[Image credit: Geoff Oliver Bugbee]
Dirk Brockmann is a leading physicist with the Max Planck Institute in Germany. He is working with colleagues to perfect a model to predict how money moves through space and time. Brockmann will discuss this work and its relevance in predicting the spread of infections diseases at today's session.
The session is taking place at the Muhammad Ali Center in Louisville.
Ethan Zuckerman is sitting next to me and you will get a really nice summary at My Heart's in Accra, I'm sure.
The organization he works for has been renamed to research into "dynamics and self organization," which he jokes lightly about. The old focus was on fluid dynamics, its traditional domain. He's now works on inter-disciplinary methods to tackle tough problems.
Clearly.
Money circulation science is a method for getting at the issue of how infectious diseases travels. It's also revealing about how humans travel.

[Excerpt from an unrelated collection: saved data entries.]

$ cat src/pkrf_pkg.sv
// shared types and constants of the per-key rate filter with lockout
// no dependencies
package pkrf_pkg;

  localparam int unsigned NUM_KEYS  = 4;
  localparam int unsigned KEY_W     = 32;
  localparam int unsigned TICK_W    = 16;
  localparam int unsigned COUNT_W   = 8;
  localparam int unsigned CFG_IDX_W = 4;
  localparam int unsigned CFG_DAT_W = 32;

  localparam logic [KEY_W-1:0] NO_KEY = {KEY_W{1'b1}};

  localparam logic [TICK_W-1:0]  SPACE_TICKS_RST = TICK_W'(10);
  localparam logic [TICK_W-1:0]  KEEP_TICKS_RST  = TICK_W'(100);
  localparam logic [TICK_W-1:0]  LOCK_TICKS_RST  = TICK_W'(300);
  localparam logic [COUNT_W-1:0] COUNT_LIMIT_RST = COUNT_W'(5);

  typedef enum logic [CFG_IDX_W-1:0] {
    REG_KEY_CODE_0 = 4'd0,
    REG_KEY_CODE_1 = 4'd1,
    REG_KEY_CODE_2 = 4'd2,
    REG_KEY_CODE_3 = 4'd3,
    REG_SPACE      = 4'd4,
    REG_KEEP       = 4'd5,
    REG_LOCK       = 4'd6,
    REG_LIMIT      = 4'd7
  } pkrf_reg_e;

  // travels along the row of key cells
  typedef struct packed {
    logic found;    // an earlier slot already matched the key
    logic all_sat;  // every slot so far is saturated
    logic pass;     // the matching slot passed its spacing check
  } pkrf_chain_t;

  localparam pkrf_chain_t CHAIN_HEAD = '{found: 1'b0, all_sat: 1'b1, pass: 1'b0};

  // decision of the lockout controller for one tick
  typedef struct packed {
    logic accepted;
    logic busy_start;
    logic busy_end;
  } pkrf_result_t;

endpackage

$ cat src/pkrf_ifs.sv
// valid/ready channel interfaces of the rate filter: input, result, config
// depends on pkrf_pkg
interface pkrf_in_if import pkrf_pkg::*; ();
  logic             valid;
  logic             ready;
  logic [KEY_W-1:0] key_value;
  modport source (output valid, output key_value, input ready);
  modport sink   (input valid, input key_value, output ready);
endinterface

interface pkrf_out_if import pkrf_pkg::*; ();
  logic             valid;
  logic             ready;
  logic             accepted;
  logic [KEY_W-1:0] key_out;
  logic             busy_start;
  logic             busy_end;
  modport source (output valid, output accepted, output key_out, output busy_start,
                  output busy_end, input ready);
  modport sink   (input valid, input accepted, input key_out, input busy_start,
                  input busy_end, output ready);
endinterface

interface pkrf_cfg_if import pkrf_pkg::*; ();
  logic                 valid;
  logic                 ready;
  logic [CFG_IDX_W-1:0] index;
  logic [CFG_DAT_W-1:0] data;
  modport source (output valid, output index, output data, input ready);
  modport sink   (input valid, input index, input data, output ready);
endinterface

$ cat src/pkrf_cell.sv
// one key slot: key code register, spacing counter and its link in the chain
// depends on pkrf_pkg
module pkrf_cell import pkrf_pkg::*; (
  input  logic              clk_i,
  input  logic              rst_ni,
  input  logic              code_we_i,
  input  logic [KEY_W-1:0]  code_data_i,
  input  logic              step_i,
  input  logic [KEY_W-1:0]  key_i,
  input  logic [TICK_W-1:0] space_ticks_i,
  input  logic [TICK_W-1:0] keep_ticks_i,
  input  pkrf_chain_t       chain_i,
  output pkrf_chain_t       chain_o
);

  logic [KEY_W-1:0]  code_q;
  logic [TICK_W-1:0] cnt_q, cnt_d;
  logic [TICK_W-1:0] adv;
  logic              sat, match, hit, pass;

  always_comb begin
    sat   = (cnt_q >= keep_ticks_i);
    adv   = sat ? keep_ticks_i : cnt_q + TICK_W'(1);
    match = (key_i != NO_KEY) && (code_q == key_i);
    hit   = match && !chain_i.found;
    pass  = hit && (adv > space_ticks_i);
    cnt_d = pass ? '0 : adv;
    chain_o.found   = chain_i.found | match;
    chain_o.all_sat = chain_i.all_sat & sat;
    chain_o.pass    = chain_i.pass | pass;
  end

  always_ff @(posedge clk_i or negedge rst_ni) begin
    if (!rst_ni) begin
      code_q <= NO_KEY;
      cnt_q  <= '0;
    end else begin
      if (code_we_i) begin
        code_q <= code_data_i;
      end
      if (step_i) begin
        cnt_q <= cnt_d;
      end
    end
  end

endmodule

$ cat src/pkrf_lock.sv
// press counter and busy lockout sequencer
// depends on pkrf_pkg
module pkrf_lock import pkrf_pkg::*; (
  input  logic               clk_i,
  input  logic               rst_ni,
  input  logic               step_i,
  input  pkrf_chain_t        chain_i,
  input  logic [COUNT_W-1:0] count_limit_i,
  input  logic [TICK_W-1:0]  lock_ticks_i,
  output logic               locked_o,
  output pkrf_result_t       result_o
);

  logic               locked_q, locked_d;
  logic [COUNT_W-1:0] press_q, press_d, press_base;
  logic [TICK_W-1:0]  lcnt_q, lcnt_d;
  logic [COUNT_W:0]   press_next;
  logic [TICK_W:0]    lcnt_next;

  always_comb begin
    locked_d   = locked_q;
    press_d    = press_q;
    lcnt_d     = lcnt_q;
    result_o   = '0;
    press_base = chain_i.all_sat ? '0 : press_q;
    press_next = {1'b0, press_base} + (COUNT_W+1)'(1);
    lcnt_next  = {1'b0, lcnt_q} + (TICK_W+1)'(1);
    if (!locked_q) begin
      press_d = press_base;
      if (chain_i.pass) begin
        if (press_next > {1'b0, count_limit_i}) begin
          press_d             = '0;
          locked_d            = 1'b1;
          lcnt_d              = '0;
          result_o.busy_start = 1'b1;
        end else begin
          press_d           = press_next[COUNT_W-1:0];
          result_o.accepted = 1'b1;
        end
      end
    end else begin
      if (lcnt_next > {1'b0, lock_ticks_i}) begin
        locked_d          = 1'b0;
        lcnt_d            = '0;
        result_o.busy_end = 1'b1;
      end else begin
        lcnt_d = lcnt_next[TICK_W-1:0];
      end
    end
  end

  always_ff @(posedge clk_i or negedge rst_ni) begin
    if (!rst_ni) begin
      locked_q <= 1'b0;
      press_q  <= '0;
      lcnt_q   <= '0;
    end else if (step_i) begin
      locked_q <= locked_d;
      press_q  <= press_d;
      lcnt_q   <= lcnt_d;
    end
  end

  assign locked_o = locked_q;

endmodule

$ cat src/per_key_rate_filter_with_lockout.sv
// top level of the per-key rate filter with busy lockout
// depends on pkrf_pkg, pkrf_ifs, pkrf_cell and pkrf_lock
//
//   channel | dir | handshake     | payload
//   in_i    | in  | valid / ready | key_value
//   out_o   | out | valid / ready | accepted, key_out, busy_start, busy_end
//   cfg_i   | in  | valid / ready | index, data
//
// one item per cycle: a tick walks the row of key cells and the lockout
// sequencer in the cycle it is accepted, and its result is captured in the
// output register at the end of that cycle. the output register is the only
// stall point: a new item is taken whenever it is empty or being drained in
// the same cycle. reset clears all counters, unlocks, and loads the register
// defaults. config writes are always taken, one per cycle.
module per_key_rate_filter_with_lockout import pkrf_pkg::*; (
  input  logic    clk_i,
  input  logic    rst_ni,
  pkrf_in_if.sink    in_i,
  pkrf_out_if.source out_o,
  pkrf_cfg_if.sink   cfg_i
);

  // configuration registers
  logic [TICK_W-1:0]  space_q, keep_q, lock_q;
  logic [COUNT_W-1:0] limit_q;
  logic               cfg_acc;

  assign cfg_i.ready = 1'b1;
  assign cfg_acc     = cfg_i.valid & cfg_i.ready;

  always_ff @(posedge clk_i or negedge rst_ni) begin
    if (!rst_ni) begin
      space_q <= SPACE_TICKS_RST;
      keep_q  <= KEEP_TICKS_RST;
      lock_q  <= LOCK_TICKS_RST;
      limit_q <= COUNT_LIMIT_RST;
    end else if (cfg_acc) begin
      case (pkrf_reg_e'(cfg_i.index))
        REG_SPACE: space_q <= cfg_i.data[TICK_W-1:0];
        REG_KEEP:  keep_q  <= cfg_i.data[TICK_W-1:0];
        REG_LOCK:  lock_q  <= cfg_i.data[TICK_W-1:0];
        REG_LIMIT: limit_q <= cfg_i.data[COUNT_W-1:0];
        default:   ;  // key codes live in the cells, other indexes are dropped
      endcase
    end
  end

  // input acceptance, gated only by the output register
  logic in_acc, out_valid_q, locked, step_cells;

  assign in_i.ready = !out_valid_q || out_o.ready;
  assign in_acc     = in_i.valid && in_i.ready;
  assign step_cells = in_acc && !locked;  // spacing counters hold while locked

  // row of key cells, slot 0 first so the lowest matching slot wins
  pkrf_chain_t      chain [NUM_KEYS+1];
  logic [NUM_KEYS-1:0] code_we;

  assign chain[0] = CHAIN_HEAD;

  for (genvar g = 0; g < NUM_KEYS; g++) begin : g_cell
    // key code registers take indexes from key_code_0 upward
    assign code_we[g] = cfg_acc &&
                        (cfg_i.index == CFG_IDX_W'(int'(REG_KEY_CODE_0) + g));

    pkrf_cell u_cell (
      .clk_i         (clk_i),
      .rst_ni        (rst_ni),
      .code_we_i     (code_we[g]),
      .code_data_i   (cfg_i.data[KEY_W-1:0]),
      .step_i        (step_cells),
      .key_i         (in_i.key_value),
      .space_ticks_i (space_q),
      .keep_ticks_i  (keep_q),
      .chain_i       (chain[g]),
      .chain_o       (chain[g+1])
    );
  end

  // press counting and lockout
  pkrf_result_t res;

  pkrf_lock u_lock (
    .clk_i         (clk_i),
    .rst_ni        (rst_ni),
    .step_i        (in_acc),
    .chain_i       (chain[NUM_KEYS]),
    .count_limit_i (limit_q),
    .lock_ticks_i  (lock_q),
    .locked_o      (locked),
    .result_o      (res)
  );

  // output register
  logic             acc_q, bstart_q, bend_q;
  logic [KEY_W-1:0] kout_q;

  always_ff @(posedge clk_i or negedge rst_ni) begin
    if (!rst_ni) begin
      out_valid_q <= 1'b0;
    end else if (in_acc) begin
      out_valid_q <= 1'b1;
    end else if (out_o.ready) begin
      out_valid_q <= 1'b0;
    end
  end

  always_ff @(posedge clk_i) begin
    if (in_acc) begin
      acc_q    <= res.accepted;
      kout_q   <= res.accepted ? in_i.key_value : NO_KEY;
      bstart_q <= res.busy_start;
      bend_q   <= res.busy_end;
    end
  end

  assign out_o.valid      = out_valid_q;
  assign out_o.accepted   = acc_q;
  assign out_o.key_out    = kout_q;
  assign out_o.busy_start = bstart_q;
  assign out_o.busy_end   = bend_q;

`ifndef SYNTH
  // a tick taken while locked never yields a press or a new lockout
  assert property (@(posedge clk_i) disable iff (!rst_ni)
    (in_acc && locked) |=> (out_o.valid && !out_o.accepted && !out_o.busy_start))
    else $error("locked tick produced a press or busy start");

  // a visible busy start means the sequencer is locked
  assert property (@(posedge clk_i) disable iff (!rst_ni)
    (out_o.valid && out_o.busy_start) |-> locked)
    else $error("busy start shown while unlocked");

  // a rejected item always carries the no-key code
  assert property (@(posedge clk_i) disable iff (!rst_ni)
    (out_o.valid && !out_o.accepted) |-> (out_o.key_out == NO_KEY))
    else $error("rejected item carries a key value");

  // unlocking is reported exactly once, on a tick taken while locked
  assert property (@(posedge clk_i) disable iff (!rst_ni)
    (in_acc && res.busy_end) |=> !locked)
    else $error("busy end without unlock");
`endif

endmodule

$ cat src/flat_wrapper.sv
// flat-port wrapper written by rule: the top's interface ports become plain ports
module per_key_rate_filter_with_lockout_flat import pkrf_pkg::*;
  (clk_i, rst_ni, in_i_valid, in_i_key_value, in_i_ready, out_o_valid, out_o_accepted, out_o_key_out, out_o_busy_start, out_o_busy_end, out_o_ready, cfg_i_valid, cfg_i_index, cfg_i_data, cfg_i_ready);
  pkrf_in_if in_i_i ();
  pkrf_out_if out_o_i ();
  pkrf_cfg_if cfg_i_i ();
  input  logic clk_i;
  input  logic rst_ni;
  input wire logic [$bits(in_i_i.valid)-1:0] in_i_valid;
  input wire logic [$bits(in_i_i.key_value)-1:0] in_i_key_value;
  output wire logic [$bits(in_i_i.ready)-1:0] in_i_ready;
  output wire logic [$bits(out_o_i.valid)-1:0] out_o_valid;
  output wire logic [$bits(out_o_i.accepted)-1:0] out_o_accepted;
  output wire logic [$bits(out_o_i.key_out)-1:0] out_o_key_out;
  output wire logic [$bits(out_o_i.busy_start)-1:0] out_o_busy_start;
  output wire logic [$bits(out_o_i.busy_end)-1:0] out_o_busy_end;
  input wire logic [$bits(out_o_i.ready)-1:0] out_o_ready;
  input wire logic [$bits(cfg_i_i.valid)-1:0] cfg_i_valid;
  input wire logic [$bits(cfg_i_i.index)-1:0] cfg_i_index;
  input wire logic [$bits(cfg_i_i.data)-1:0] cfg_i_data;
  output wire logic [$bits(cfg_i_i.ready)-1:0] cfg_i_ready;
  assign in_i_i.valid = in_i_valid;
  assign in_i_i.key_value = in_i_key_value;
  assign in_i_ready = in_i_i.ready;
  assign out_o_valid = out_o_i.valid;
  assign out_o_accepted = out_o_i.accepted;
  assign out_o_key_out = out_o_i.key_out;
  assign out_o_busy_start = out_o_i.busy_start;
  assign out_o_busy_end = out_o_i.busy_end;
  assign out_o_i.ready = out_o_ready;
  assign cfg_i_i.valid = cfg_i_valid;
  assign cfg_i_i.index = cfg_i_index;
  assign cfg_i_i.data = cfg_i_data;
  assign cfg_i_ready = cfg_i_i.ready;
  per_key_rate_filter_with_lockout u_core (.clk_i(clk_i), .rst_ni(rst_ni), .in_i(in_i_i), .out_o(out_o_i), .cfg_i(cfg_i_i));
endmodule
$ cat config.mk
export PLATFORM = sky130hd
export DESIGN_NAME = per_key_rate_filter_with_lockout_flat
export DESIGN_NICKNAME = d
export VERILOG_FILES = /design/src/pkrf_pkg.sv /design/src/pkrf_ifs.sv /design/src/pkrf_cell.sv /design/src/pkrf_lock.sv /design/src/per_key_rate_filter_with_lockout.sv /design/src/flat_wrapper.sv
export SDC_FILE = /design/constraint.sdc
export NUM_CORES = 1
export LEC_CHECK = 0
export BUFFER_PORTS_ARGS = -buffer_cell sky130_fd_sc_hd__buf_2
export CORE_MARGIN = 8
export CORE_UTILIZATION = 50
export DETAILED_ROUTE_END_ITERATION = 8
export GPL_TIMING_DRIVEN = 0
export PLACE_DENSITY = 0.66
export SYNTH_ARGS = -nofsm -noshare
export SYNTH_HDL_FRONTEND = slang
export SYNTH_SLANG_ARGS = --single-unit
$ cat constraint.sdc
create_clock -name clk_i -period 6.15 [get_ports clk_i]
set_input_delay 0.9225 -clock clk_i [delete_from_list [all_inputs] [get_ports clk_i]]
set_output_delay 0.9225 -clock clk_i [all_outputs]
set_load 0.02 [all_outputs]
== Word level (Yosys, flattened, before mapping) ==
Index checks and enable logic that the tools add are counted.

* Logic and storage cells: 117
* RAM bits: 0
* Latch bits: 0
* Memories kept: 0
* Bits in registers: 309
* ROM bits: 0

* Shift operators: 0
* Add/sub/neg operators: 6
* Bitwise operators: 10
* Reductions and logical operators: 34
* $lt $le $gt $ge: 10
* Divide/modulo/power cells: 0
* Mux-type cells: 25
* Multiply operators: 0
* Equality and inequality tests: 12

{| class="wikitable"
|+ Operator list
! operator !! count
|-
| $mux W16 || 12
|-
| $eq A32 B32 Y1 || 4
|-
| $add A16 B1 Y16 const B || 4
|-
| $ge A16 B16 Y1 || 4
|-
| $gt A16 B16 Y1 || 4
|-
| $ne A32 B32 Y1 const B || 1
|-
| $mux W8 || 3
|-
| $add A16 B1 Y17 const B || 1
|-
| $gt A17 B16 Y1 || 1
|-
| $logic_and A1 B1 Y1 || 17
|-
| $eq A4 B3 Y1 const B || 4
|-
| $reduce_and A2 Y1 || 5
|-
| $add A8 B1 Y9 const B || 1
|-
| $gt A9 B8 Y1 || 1
|-
| $eq A4 B2 Y1 const B || 2
|-
| $mux W1 || 8
|-
| $reduce_bool A2 Y1 || 3
|-
| $logic_not A1 Y1 || 5
|-
| $or A1 B1 Y1 || 5
|-
| $eq A4 B1 Y1 const B || 1
|-
| $logic_not A4 Y1 || 1
|-
| $mux W2 || 2
|-
| $and A1 B1 Y1 || 3
|-
| $reduce_and A3 Y1 || 1
|-
| other kinds (3) || 4
|}

== Logic depth before layout (Yosys ltp) ==
Gate-level depths: netlist of the first run.

* Word-level depth: 10
* Depth in mapped cells: 22
* Mapped depth without buffers: 19

== Cells and area by module ==
Synthesis of the first run repeated with hierarchy kept, for this count alone.

* Cell total of the unflattened synthesis: 1922
* Area total of the unflattened synthesis: 20036.7 um^2

{| class="wikitable"
|+ Modules (own cells, without submodules)
! module !! instances !! area each (um^2) !! cells each !! seq. area each (um^2)
|-
| pkrf_cell at u_core.g_cell[0].u_cell ... || 3 || 3597.2 || 370 || 1241.2
|-
| pkrf_cell at u_core.g_cell[1].u_cell || 1 || 3590.9 || 370 || 1241.2
|-
| per_key_rate_filter_with_lockout || 1 || 3530.9 || 206 || 2491.1
|-
| pkrf_lock || 1 || 2123.3 || 236 || 625.6
|}

== Least setup slack after synthesis of the first run ==
OpenSTA, ideal clock, no wires.

* Path type: reg-to-reg
* Start point: reg u_core.keep_q[9]
* End point: reg u_core.kout_q[22] (netlist: u_core.out_o.key_out[22]), data pin
* Slack: 1213 ps
* Setup time: 259 ps
* Data required time: 5891 ps
* Arrival time: 4678 ps
* Stages on the path, launching flop included: 22
* Clock period less this slack: 4937 ps
* Buffers on the path: 3
* Cells stage by stage: dfrtp_1 -> inv_1 -> ha_1 -> a21o_1 -> a21o_1 -> a211oi_1 -> o21ai_0 -> o21ba_2 -> clkbuf_1 -> o21ai_0 -> ha_1 -> nand4_1 -> nor3_1 -> nand2_1 -> a221o_1 -> o311a_1 -> or4_4 -> buf_6 -> and3_4 -> or3_4 -> buf_6 -> or2_1

* Cells in the longest elaborated chain, start to end: 10

{| class="wikitable"
|+ RTL lines
! element !! RTL line !! RTL
|-
| from (decl) || per_key_rate_filter_with_lockout.sv:24 || <nowiki>logic [TICK_W-1:0] space_q, keep_q, lock_q;</nowiki>
|-
| from (signal assigned) || per_key_rate_filter_with_lockout.sv:40 || <nowiki>REG_KEEP: keep_q <= cfg_i.data[TICK_W-1:0];</nowiki>
|-
| $ge A16 B16 Y1 || pkrf_cell.sv:22 || <nowiki>sat = (cnt_q >= keep_ticks_i);</nowiki>
|-
| $and A1 B1 Y1 (3 in series) || pkrf_cell.sv:29 || <nowiki>chain_o.all_sat = chain_i.all_sat & sat;</nowiki>
|-
| $mux W8 || pkrf_lock.sv:25 || <nowiki>press_base = chain_i.all_sat ? '0 : press_q;</nowiki>
|-
| $add A8 B1 Y9 || pkrf_lock.sv:26 || <nowiki>press_next = {1'b0, press_base} + (COUNT_W+1)'(1);</nowiki>
|-
| $gt A9 B8 Y1 || pkrf_lock.sv:31 || <nowiki>if (press_next > {1'b0, count_limit_i}) begin</nowiki>
|-
| $mux W1 || pkrf_lock.sv:31 ||
|-
| $mux W2 (*) || pkrf_lock.sv:30 || <nowiki>if (chain_i.pass) begin</nowiki>
|-
| $mux W2 (*) || pkrf_lock.sv:28 || <nowiki>if (!locked_q) begin</nowiki>
|-
| to (signal assigned) || per_key_rate_filter_with_lockout.sv:111 || <nowiki>kout_q <= res.accepted ? in_i.key_value : NO_KEY;</nowiki>
|-
| to (decl) || per_key_rate_filter_with_lockout.sv:96 || <nowiki>logic [KEY_W-1:0] kout_q;</nowiki>
|}

Mark *: on every way between the ends. The rest lies on a longest branch, timed or not.
A chain may end at the register's enable or synchronous reset.

== Final worst setup path of the first run ==
* Start point: reg u_core.keep_q[6]
* End point: reg u_core.kout_q[17] (netlist: u_core.out_o.key_out[17]), data pin

Same word-level chain as after synthesis.

==> impl_results.md, run 1 <==
- Cell leakage power: 0.00932 uW
- Max cap viols: 0
- Nets@finish: 2256
- Syn Inst Count: 1888
- Mapped Nets: 2118
- I/O pin count: 111
- Area Growth Syn to Fin: 13.5%
- Die width: 212 um
- Worst EP required: 6.45 ns
- Max Clk Rate: 167 MHz
- Max Root-Sink Buffers: 3
- EDFF count, synth: 35
- Detail Route Antenna Nets: 0
- # hold bufs at CTS: 0
- Post-synth top area share: 19.1%
- Critical setup path kind: reg2reg
- Commonest non-fill, non-tap cell in the layout: nand2_1
- Top cells by area, synth: dfstp_2 19%, dfrtp_1 18%, ha_1 10%, mux2_2 8.9%, xnor2_1 6.6%
- Critical path arrival: 6.30 ns
- Final setup vio count: 0
- Min setup slack post-route: 0.149 ns
- Post-placement worst setup slack: -0.528 ns
- First-pass GRT wire length: 87700 um
- Worst slew pin tran: 0.954 ns
- Power density cells: 406 nW/um2
- Core area: 37800 um2
- Fin area: 21800 um2
- Initial DRT Pass Iterations: 5
- Initial drt markers: 1175
- Grt total ovfl: 0
- Fin. max-slew vios: 0
- Vias after detailed routing: 15176
- Hold Crit Class: in2async
- Crit Path Max Fanout: 10
- Initial antenna violation count: 3
- Final Cycle Share: 97.6%
- Area after DPL: 20300 um2
- Sink Count: 309
- Num CTS Buffers: 37
- Drt drc: 0
- Num rows: 71
- Final Hold Viols: 0
- Worst-Skew Late Latency: 0.57 ns
- Die ar.: 44900 um2
- Syn. warnings: 0
- CP endpoint kind: register
- Max VDD drop: 0.257 mV
- Die Y: 212 um
- Layout cells sized above 1: 25.7%
- Slew margin rel.: 36.4%
- DP HPWL: 41600 um
- Post-synthesis instance area: 19200 um2
- CTS root buf: clkbuf_16
- Top FF cell, synth: dfstp_2
- Input/output buffers: 77
- Netlist cell types: 63
- Syn_area_per_cell: 10.2 um2
- H-tree depth: 2
- Unrepaired setup endpoints after global routing: no
- Ys async rst share: 88.7%
- Starting Density: 50.8%
- WL final: 57800 um
- Routed wire length per instance: 22.5 um
- Worst Skew: 0.0218 ns
- Number of global-route vias before repair: 14874
- Sequential share of the synthesized area: 42.2%
- Total GRT Usage: 25.5%
- Dominant cell type by area after synthesis: dfstp_2
- Placer Congestion: 0.954
- Crit path time final: 6.00 ns
- TritonCTS clock tree: built
- FF+latch count, synth: 309
- Via density: 5.91
- Largest net degree at the start of global routing: 104
- Clock-pin slew on the worst setup and hold paths: 0.06 ns
- Status: complete, no violations
- CP Launch Type: register
- Number of fill cells in the layout: 3259
- Commonest cells after routing, fill and taps aside: 189 x nand2_1, 157 x ha_1, 151 x mux2_2, 145 x xnor2_1, 139 x dfstp_2
report_power, final:
group / internal, uW / switching [uW] / leakage, uW / total [uW]
Clock: 1310 / 929 / 0.000617 / 2240
Sequential: 2670 / 452 / 0.00340 / 3130
Combinational: 1510 / 1950 / 0.00529 / 3460
Total: 5490 / 3340 / 0.00932 / 8820
final timing paths:
kind	start	end	slack [ns]	cells past startpoint
max	u_core.keep_q[6]	u_core.out_o.key_out[17]	0.15	21
min	rst_ni	u_core.g_cell[2].u_cell.cnt_q[7]	0.40	1
max reg2reg	u_core.keep_q[6]	u_core.out_o.key_out[17]	0.15	21
min reg2reg	u_core.space_q[9]	u_core.space_q[9]	0.50	1
max in group asynchronous	rst_ni	u_core.lock_q[2]	4.45	3
min in group clk_i	u_core.space_q[9]	u_core.space_q[9]	0.50	1
critical path, stage by stage, from the launching register on:
cell and delay (ns):
dfstp_2 0.51, inv_1 0.25, ha_1 0.30, a21oi_1 0.18, nor2_1 0.06, a211oi_1 0.24, o21ai_0 0.18, o21ba_4 0.34
clkbuf_2 0.28, o21ai_0 0.20, ha_1 0.35, nand4_1 0.12, nor3_2 0.28, nand2_1 0.14, a221o_1 0.32, o311a_1 0.17
or4_4 0.55, buf_6 0.15, and3_4 0.19, or3_4 0.50, buf_6 0.19, or2_1 0.21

Showing a picture, he demonstrates how he applies statistics to describe all traffic networks, which are essential models for predicting the spread of disease.
What do we understand about the spacial dynamics of disease, he asks. The Black Death of the 14th century killed about a quarter of the people of Europe, beginning in the southern part of the continent and going north at a few kilometers a days. It also spread in a wave pattern, which can be connected which can be mapped in physics, which means that mathematics can be applied to make predictions.
The dynamic go through three phases, which can be described as SIR - Susceptible, Infected, Recovered. It's been a successful model, but it doesn't work globally. By adding how local models travel in space and time, accurate predictions might be made.
To find out how disease travels, first one must know how people travel.
The problem is that travel occurs at all scales. There are local means of travel. Following a 2004 conference in Montreal, Brockmann was thinking about how he could model travel using aviation. He was concerned about how a mathematical model might be applied.
Talking with and old friend, who pointed to "wheresgeorge.com," gave him an idea. Wheresgeorge.com tracks how dollar bills move about. Brockmann believed that in principle, the method might be applied to how people travel and spread influenza. There was enough data already being collected by the site. Anyone could do the initial data entry, so the data was also spread out all over the country.
In other words, the data set was also large enough to come to valid statistical conclusions.
Going a bit deeper into the math, he displays a histogram, which shows a regular decay in the rate of movement that, which again, could modeled mathematically. It's a power law. The scaling laws imply that what follows is scale-free, meaning there would be no typical size.
Another example of scale free geometry is a fractal. How does this apply to how dollar bills travel?
After a long time of randomness, a levy flight will eventually emerge. The also occurs recursively inside the levy flight. Scale free movements of dollar bills means that there is a whole new mathematics that must be applied to the problem.
In complex network theory, there is an effort to describe other, human, relationships, such as those between friends.
By mapping communities, a community between New York and Los Angles can be easily demonstrated. The transportation which is used as a proxy can identify what effectively are the communities in the United States. He showed regional groups as identified by the census and what his research had revealed.
So what can one do with the data obtained? He showed a very effective difference between how a disease spread 200 years ago and now. Today, propagation is much much faster. It's more distributed, complex and fractal-like. It does not, as the first illustration shows, move in a predictable way from the east to the west coast.
He thanked the creator of wheresgeorge.com in conclusion.
He concludes by saying that ideas cannot be forced, they often occur coincidentally. Science takes courage and sometimes, a lack of knowledge of the problem you tackle. As an physicist tackling epidemiology, he benefited from that.
This has been frankly a difficult subject for me to follow. I'd encourage you to read others' take on his presentation.